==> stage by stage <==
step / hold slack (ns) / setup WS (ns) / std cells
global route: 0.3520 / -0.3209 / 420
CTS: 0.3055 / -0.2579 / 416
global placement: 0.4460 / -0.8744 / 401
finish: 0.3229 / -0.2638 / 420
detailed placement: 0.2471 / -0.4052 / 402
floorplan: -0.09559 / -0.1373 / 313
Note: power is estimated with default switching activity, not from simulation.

- [Work to be completed]: Extract every line containing the string "placement" from the material.

- [Solution for this exercise]:
global placement: 0.4460 / -0.8744 / 401
detailed placement: 0.2471 / -0.4052 / 402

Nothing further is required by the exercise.